More Teen Girls Graduate HS When They Have Birth Control Access
More teen girls graduate from high school when they have affordable access to birth control, according to a new study
If I told you that women achieve more educationally when they have access to birth control, you would probably say, Yeah, no shit. Justice Ruth Bader Ginsburg even wrote that women’s “ability to realize their full potential…is intimately connected to ‘their ability to control their reproductive lives,’” However, this no-brainer seems obvious but unfortunately there isn’t a ton of data to prove this theory either way. However, a very recent study by the United States Census Bureau using data specifically from Colorado, proves that high school graduation rates for teen girls increased in the same time frame as the expansion of no or low cost birth control options.
This study went down in Colorado because the state had the greatest access to free or low cost birth control options.
The Colorado Family Planning Initiative (CFPI), which started in 2009, increased access to contraceptives by making every FDA-approved contraceptive method at every federally-funded Colorado family planning clinic free or low cost. This is significant because at other federally funded clinics in other states (aka Title X family-planning centers, which is basically the program wherein the government gives money to family planning clinics to they can offer birth control for free), not all forms of birth control were actually free or low cost. In some states — even at the federally-funded sites — you could get generic birth control pills for free, but an IUD — which for many women is more effective — could potentially cost more. The Colorado Family Planning Initiative was significant because no forms of birth control were off the table for low-income patients.

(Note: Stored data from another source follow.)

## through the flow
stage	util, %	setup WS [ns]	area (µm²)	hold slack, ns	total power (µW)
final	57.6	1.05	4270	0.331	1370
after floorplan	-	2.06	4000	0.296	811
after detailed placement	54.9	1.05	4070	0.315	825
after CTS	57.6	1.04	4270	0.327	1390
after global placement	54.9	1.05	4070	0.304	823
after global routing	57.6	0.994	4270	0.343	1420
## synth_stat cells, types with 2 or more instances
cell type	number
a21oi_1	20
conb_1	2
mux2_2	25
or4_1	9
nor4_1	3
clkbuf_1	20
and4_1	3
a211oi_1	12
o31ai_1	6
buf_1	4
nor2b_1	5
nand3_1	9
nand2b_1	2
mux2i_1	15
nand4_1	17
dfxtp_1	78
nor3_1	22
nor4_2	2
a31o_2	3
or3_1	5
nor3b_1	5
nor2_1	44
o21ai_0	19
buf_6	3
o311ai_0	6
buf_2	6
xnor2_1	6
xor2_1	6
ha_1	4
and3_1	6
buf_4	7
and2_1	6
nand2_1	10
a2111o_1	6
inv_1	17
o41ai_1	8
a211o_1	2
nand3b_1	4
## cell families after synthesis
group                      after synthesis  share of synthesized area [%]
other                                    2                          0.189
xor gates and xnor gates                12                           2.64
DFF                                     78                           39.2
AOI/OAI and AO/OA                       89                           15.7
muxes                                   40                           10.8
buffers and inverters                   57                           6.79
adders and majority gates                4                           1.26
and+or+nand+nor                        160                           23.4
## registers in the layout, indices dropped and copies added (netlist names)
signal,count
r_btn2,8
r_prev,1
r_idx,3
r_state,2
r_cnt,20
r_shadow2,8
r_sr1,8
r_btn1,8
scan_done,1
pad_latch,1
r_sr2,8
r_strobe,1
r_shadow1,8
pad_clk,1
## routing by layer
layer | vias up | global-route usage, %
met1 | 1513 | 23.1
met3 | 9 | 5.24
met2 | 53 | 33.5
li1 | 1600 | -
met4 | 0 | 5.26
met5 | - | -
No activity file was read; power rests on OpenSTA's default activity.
`src/rtl/uart_alu_responder.sv`:
```
// UART ALU packet engine: parses opcode/LEN header, then echoes, sums or multiplies 32-bit LE operands.
// Result streams LSB first 2 cycles after the last payload byte; echo mode ties RX ready to TX ready.
module uart_alu_responder #(
  parameter int         DATA_WIDTH  = 8,
  parameter logic [7:0] OPCODE_ECHO = 8'hEC,
  parameter logic [7:0] OPCODE_ADD  = 8'hA0,
  parameter logic [7:0] OPCODE_MUL  = 8'h88
) (
  input  logic                  clk,
  input  logic                  rst,
  input  logic [DATA_WIDTH-1:0] s_axis_tdata,
  input  logic                  s_axis_tvalid,
  output logic                  s_axis_tready,
  output logic [DATA_WIDTH-1:0] m_axis_tdata,
  output logic                  m_axis_tvalid,
  input  logic                  m_axis_tready,
  output logic                  busy_o,
  output logic                  err_o
);

  typedef enum logic [3:0] {
    IDLE, HDR1, HDR2, HDR3, DISPATCH, ECHO, OPERAND, RESULT, DRAIN
  } state_t;

  state_t                state, state_nxt;
  logic [7:0]            opcode;
  logic [15:0]           len;
  logic [15:0]           rem;
  logic [31:0]           acc;
  logic [31:0]           opnd;
  logic [1:0]            cnt;
  logic                  pend;

  logic                  s_rdy, m_vld, err;
  logic [DATA_WIDTH-1:0] m_dat;
  logic                  is_add, is_mul, is_echo, len_short, disp_err;
  logic [15:0]           len_rem;
  logic                  s_fire, m_fire;

  always_comb begin
    state_nxt = state;
    s_rdy     = 1'b0;
    m_vld     = 1'b0;
    m_dat     = '0;
    err       = 1'b0;
    is_add    = (opcode == OPCODE_ADD);
    is_mul    = (opcode == OPCODE_MUL);
    is_echo   = (opcode == OPCODE_ECHO);
    len_short = (len < 16'd4);
    len_rem   = len - 16'd4;
    disp_err  = !(is_add || is_mul || is_echo) || len_short ||
                ((is_add || is_mul) && (len_rem[1:0] != 2'b00));
    case (state)
      IDLE: begin
        s_rdy = 1'b1;
        if (s_axis_tvalid) state_nxt = HDR1;
      end
      HDR1: begin
        s_rdy = 1'b1;
        if (s_axis_tvalid) state_nxt = HDR2;
      end
      HDR2: begin
        s_rdy = 1'b1;
        if (s_axis_tvalid) state_nxt = HDR3;
      end
      HDR3: begin
        s_rdy = 1'b1;
        if (s_axis_tvalid) state_nxt = DISPATCH;
      end
      DISPATCH: begin
        if (disp_err) begin
          err       = 1'b1;
          state_nxt = (len_short || len_rem == 16'd0) ? IDLE : DRAIN;
        end else if (len_rem == 16'd0) begin
          state_nxt = is_echo ? IDLE : RESULT;
        end else begin
          state_nxt = is_echo ? ECHO : OPERAND;
        end
      end
      ECHO: begin
        m_dat = s_axis_tdata;
        m_vld = s_axis_tvalid;
        s_rdy = m_axis_tready;
        if (s_axis_tvalid && m_axis_tready && rem == 16'd1) state_nxt = IDLE;
      end
      OPERAND: begin
        // rem==0 here is the accumulate cycle after the final byte; hold off the next packet
        s_rdy = (rem != 16'd0);
        if (rem == 16'd0) state_nxt = RESULT;
      end
      RESULT: begin
        m_vld = 1'b1;
        m_dat = acc[{cnt, 3'b000} +: 8];
        if (m_axis_tready && cnt == 2'd3) state_nxt = IDLE;
      end
      DRAIN: begin
        s_rdy = 1'b1;
        if (s_axis_tvalid && rem == 16'd1) state_nxt = IDLE;
      end
      default: state_nxt = IDLE;
    endcase
  end

  assign s_fire = s_axis_tvalid && s_rdy;
  assign m_fire = m_vld && m_axis_tready;

  always_ff @(posedge clk) begin
    if (!rst) state <= IDLE;
    else      state <= state_nxt;
  end

  always_ff @(posedge clk) begin
    if (!rst) begin
      opcode <= '0;
      len    <= '0;
      rem    <= '0;
      acc    <= '0;
      opnd   <= '0;
      cnt    <= '0;
      pend   <= 1'b0;
    end else begin
      pend <= 1'b0;
      // operand completed on the previous edge; fold it in now
      if (pend) acc <= is_mul ? acc * opnd : acc + opnd;
      case (state)
        IDLE:     if (s_fire) opcode <= s_axis_tdata;
        HDR2:     if (s_fire) len[7:0] <= s_axis_tdata;
        HDR3:     if (s_fire) len[15:8] <= s_axis_tdata;
        DISPATCH: begin
          rem <= len_short ? 16'd0 : len_rem;
          acc <= is_mul ? 32'd1 : 32'd0;
          cnt <= 2'd0;
        end
        ECHO:     if (s_fire) rem <= rem - 16'd1;
        OPERAND: begin
          if (s_fire) begin
            opnd <= {s_axis_tdata, opnd[31:8]};
            cnt  <= cnt + 2'd1;
            rem  <= rem - 16'd1;
            if (cnt == 2'd3) pend <= 1'b1;
          end
        end
        RESULT:   if (m_fire) cnt <= cnt + 2'd1;
        DRAIN:    if (s_fire) rem <= rem - 16'd1;
        default: ;
      endcase
    end
  end

  assign s_axis_tready = rst && s_rdy;
  assign m_axis_tvalid = rst && m_vld;
  assign m_axis_tdata  = rst ? m_dat : '0;
  assign busy_o        = rst && (state != IDLE);
  assign err_o         = rst && err;

endmodule

```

The new study shows that widespread low or no cost birth control access in Colorado is associated with rates of high school completion for teen girls.
Thanks to a research team from the U.S. Census Bureau and the University of Colorado, they found that since the inception of the CFPI program in Colorado in 2009, it has resulted in a “2% increase in high school graduation rates for young women and a 14% decrease in the proportion of young women in Colorado without a high school diploma.”
This effect was even greater for Hispanic women as “CFPI is estimated to have reduced the share of Hispanic women not graduating high school by 21.8% and significantly increased high school graduation rates for Hispanic women in Colorado by 2.1%.”
Again, no shit. Give women control of their bodies and they have more opportunities. Or as the researchers of the piece put it more bluntly, “our findings indicate that improving access to contraception increases young women’s human capital formation.”
To be honest, it could be even easier for young women to access birth control options (hello school nurses handing out pill packs for free), but young women should certainly not have to navigate a byzantine patchwork of forms and bureaucracy and geography and money to access the contraception they need to control their destinies.